Starbright Page 7


“Seth!” I gasped, stalking over to the rectangular oak table my dad had hand made one summer in an effort to be more…. human. Although, I had not personally met another human that whittled their own furniture, I couldn’t fault her dad for trying. Besides he was really proud with how much money he was convinced we saved. “I didn’t know you were going to eat all of them! Those pancakes are like gold around here! What am I supposed to eat for lunch now? And for dinner?” I demanded, forgetting all about the way his abdominal muscles folded over each other while he leaned over his plate, shoveling heaping forkfuls of my favorite meal into his greedy, perfectly formed mouth.

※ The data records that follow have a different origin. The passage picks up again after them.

`config.mk`:
```
export PLATFORM = sky130hd
export DESIGN_NAME = spi_master
export DESIGN_NICKNAME = d
export VERILOG_FILES = /design/src/verilog/spi_pkg.sv /design/src/verilog/spi_master.sv /design/src/verilog/spi_shift_unit.sv /design/src/verilog/spi_sclk_timer.sv /design/src/verilog/spi_ctrl_fsm.sv
export VERILOG_INCLUDE_DIRS = /design/src /design/src/verilog
export SDC_FILE = /design/constraint.sdc
export NUM_CORES = 1
export LEC_CHECK = 0
export ABC_AREA = 1
export BUFFER_PORTS_ARGS = -buffer_cell sky130_fd_sc_hd__buf_2
export CAP_MARGIN = 20
export CORE_UTILIZATION = 25
export CTS_CLUSTER_DIAMETER = 150
export CTS_CLUSTER_SIZE = 28
export DETAILED_ROUTE_END_ITERATION = 12
export PLACE_DENSITY = 0.38
export SYNTH_ARGS = -nofsm -noshare
export SYNTH_HDL_FRONTEND = slang
export SYNTH_HIERARCHICAL = 1
export SYNTH_SLANG_ARGS = --single-unit
export TNS_END_PERCENT = 100
```
`constraint.sdc`:
```
create_clock -name clk -period 2.5 [get_ports clk]
set_input_delay 0.25 -clock clk [delete_from_list [all_inputs] [get_ports clk]]
set_output_delay 0.25 -clock clk [all_outputs]
set_load 0.01 [all_outputs]
```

“Sorry,” he mumbled, with a mouth full of food. “You should be more specific next time.”

I was normally a very good-humored girl, I rarely let things bother me and most of the time could laugh about any situation. Most of the time. Stolen pancakes and no lunch was not one of those times.

“I think you should put at least half of those back! Do you really need….” I counted what was left of them in my head quickly, “seventeen pancakes just for breakfast?”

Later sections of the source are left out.